YOUR GOAL: All lines holding the word "after" are to be copied from the records beneath.
[[ DATA FOR ANALYSIS open ]]
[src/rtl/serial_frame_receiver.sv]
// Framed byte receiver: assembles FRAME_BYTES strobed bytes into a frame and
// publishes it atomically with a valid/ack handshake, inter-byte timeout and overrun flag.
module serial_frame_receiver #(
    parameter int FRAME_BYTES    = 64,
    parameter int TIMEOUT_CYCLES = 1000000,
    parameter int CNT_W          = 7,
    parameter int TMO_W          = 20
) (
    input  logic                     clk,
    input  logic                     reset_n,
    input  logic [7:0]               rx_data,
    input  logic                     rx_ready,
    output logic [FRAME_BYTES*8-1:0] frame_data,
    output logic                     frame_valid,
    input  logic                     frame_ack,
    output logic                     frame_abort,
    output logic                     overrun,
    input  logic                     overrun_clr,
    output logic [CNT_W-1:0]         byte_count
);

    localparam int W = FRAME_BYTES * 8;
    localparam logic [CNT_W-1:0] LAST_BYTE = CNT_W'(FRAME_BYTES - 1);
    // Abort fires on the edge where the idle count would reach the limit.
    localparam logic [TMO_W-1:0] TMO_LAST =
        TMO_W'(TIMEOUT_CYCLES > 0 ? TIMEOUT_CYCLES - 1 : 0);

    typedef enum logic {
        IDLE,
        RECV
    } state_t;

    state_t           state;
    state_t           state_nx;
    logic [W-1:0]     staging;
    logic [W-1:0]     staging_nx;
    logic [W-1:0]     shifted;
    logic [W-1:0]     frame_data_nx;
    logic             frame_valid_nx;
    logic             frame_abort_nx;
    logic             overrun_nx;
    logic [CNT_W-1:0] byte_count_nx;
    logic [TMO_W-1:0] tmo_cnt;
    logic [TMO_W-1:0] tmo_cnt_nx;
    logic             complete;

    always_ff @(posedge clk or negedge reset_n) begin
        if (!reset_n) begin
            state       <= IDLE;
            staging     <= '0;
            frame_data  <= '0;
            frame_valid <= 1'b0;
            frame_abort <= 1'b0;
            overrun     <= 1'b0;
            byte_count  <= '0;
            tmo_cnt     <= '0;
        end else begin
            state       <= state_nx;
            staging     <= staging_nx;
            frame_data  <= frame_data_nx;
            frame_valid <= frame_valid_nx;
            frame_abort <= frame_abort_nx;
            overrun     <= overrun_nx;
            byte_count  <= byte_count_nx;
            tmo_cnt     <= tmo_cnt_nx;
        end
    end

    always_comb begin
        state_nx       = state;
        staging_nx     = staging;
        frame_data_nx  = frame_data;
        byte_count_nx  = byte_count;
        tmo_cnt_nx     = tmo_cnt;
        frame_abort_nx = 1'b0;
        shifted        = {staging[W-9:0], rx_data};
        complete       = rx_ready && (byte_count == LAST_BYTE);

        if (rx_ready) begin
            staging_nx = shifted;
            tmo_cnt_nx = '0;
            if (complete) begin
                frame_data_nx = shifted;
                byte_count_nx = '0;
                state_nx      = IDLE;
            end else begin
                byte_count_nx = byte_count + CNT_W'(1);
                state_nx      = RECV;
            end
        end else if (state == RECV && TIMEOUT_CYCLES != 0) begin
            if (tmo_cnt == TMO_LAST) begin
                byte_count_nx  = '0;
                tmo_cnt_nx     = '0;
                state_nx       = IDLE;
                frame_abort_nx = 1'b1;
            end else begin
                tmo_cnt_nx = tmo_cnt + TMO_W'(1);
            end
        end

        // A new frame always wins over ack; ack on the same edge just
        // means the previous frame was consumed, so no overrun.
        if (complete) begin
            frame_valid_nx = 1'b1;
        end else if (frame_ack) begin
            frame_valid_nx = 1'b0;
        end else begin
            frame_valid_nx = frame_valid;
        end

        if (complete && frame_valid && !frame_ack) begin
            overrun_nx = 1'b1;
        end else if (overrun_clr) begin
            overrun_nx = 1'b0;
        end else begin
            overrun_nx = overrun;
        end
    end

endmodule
[[ DATA FOR ANALYSIS closed ]]
[[ DATA FOR ANALYSIS open ]]
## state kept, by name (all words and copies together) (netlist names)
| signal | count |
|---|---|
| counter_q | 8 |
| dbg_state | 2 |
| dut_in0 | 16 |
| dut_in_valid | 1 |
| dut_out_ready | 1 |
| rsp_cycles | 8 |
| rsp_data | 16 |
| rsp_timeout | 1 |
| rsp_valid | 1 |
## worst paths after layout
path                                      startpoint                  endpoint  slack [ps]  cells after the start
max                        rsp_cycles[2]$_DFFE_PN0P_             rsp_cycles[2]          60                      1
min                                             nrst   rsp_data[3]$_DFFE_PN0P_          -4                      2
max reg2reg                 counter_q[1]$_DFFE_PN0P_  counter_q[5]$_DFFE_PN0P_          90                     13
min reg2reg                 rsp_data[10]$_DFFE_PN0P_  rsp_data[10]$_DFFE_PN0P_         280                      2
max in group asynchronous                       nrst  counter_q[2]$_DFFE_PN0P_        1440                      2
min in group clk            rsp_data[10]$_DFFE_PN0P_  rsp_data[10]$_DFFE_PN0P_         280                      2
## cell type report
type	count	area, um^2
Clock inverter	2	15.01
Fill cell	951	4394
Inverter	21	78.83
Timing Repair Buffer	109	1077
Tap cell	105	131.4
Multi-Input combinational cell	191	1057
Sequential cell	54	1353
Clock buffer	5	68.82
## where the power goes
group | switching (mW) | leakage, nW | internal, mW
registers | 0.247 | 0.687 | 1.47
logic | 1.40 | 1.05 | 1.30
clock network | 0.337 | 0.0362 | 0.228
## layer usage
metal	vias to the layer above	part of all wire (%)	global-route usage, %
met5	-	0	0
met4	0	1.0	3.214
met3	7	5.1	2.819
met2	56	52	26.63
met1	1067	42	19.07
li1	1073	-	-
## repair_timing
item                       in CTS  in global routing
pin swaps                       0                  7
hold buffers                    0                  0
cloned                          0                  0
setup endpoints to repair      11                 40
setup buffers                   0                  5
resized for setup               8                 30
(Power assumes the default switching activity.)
[[ DATA FOR ANALYSIS closed ]]
[[ DATA FOR ANALYSIS open ]]
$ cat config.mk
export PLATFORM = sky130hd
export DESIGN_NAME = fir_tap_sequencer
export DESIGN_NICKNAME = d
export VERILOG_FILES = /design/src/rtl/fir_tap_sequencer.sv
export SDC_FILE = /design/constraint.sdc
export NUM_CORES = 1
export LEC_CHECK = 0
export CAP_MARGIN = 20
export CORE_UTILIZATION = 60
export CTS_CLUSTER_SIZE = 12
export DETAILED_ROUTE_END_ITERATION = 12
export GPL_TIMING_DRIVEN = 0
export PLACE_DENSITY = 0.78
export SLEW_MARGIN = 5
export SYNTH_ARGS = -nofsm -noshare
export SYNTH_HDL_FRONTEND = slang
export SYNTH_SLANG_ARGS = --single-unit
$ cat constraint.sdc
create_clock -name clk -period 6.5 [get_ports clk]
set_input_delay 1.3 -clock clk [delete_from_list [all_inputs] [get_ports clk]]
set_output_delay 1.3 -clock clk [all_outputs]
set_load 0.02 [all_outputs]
[[ DATA FOR ANALYSIS closed ]]
RESULT OF THIS TASK:
## worst paths after layout
path                                      startpoint                  endpoint  slack [ps]  cells after the start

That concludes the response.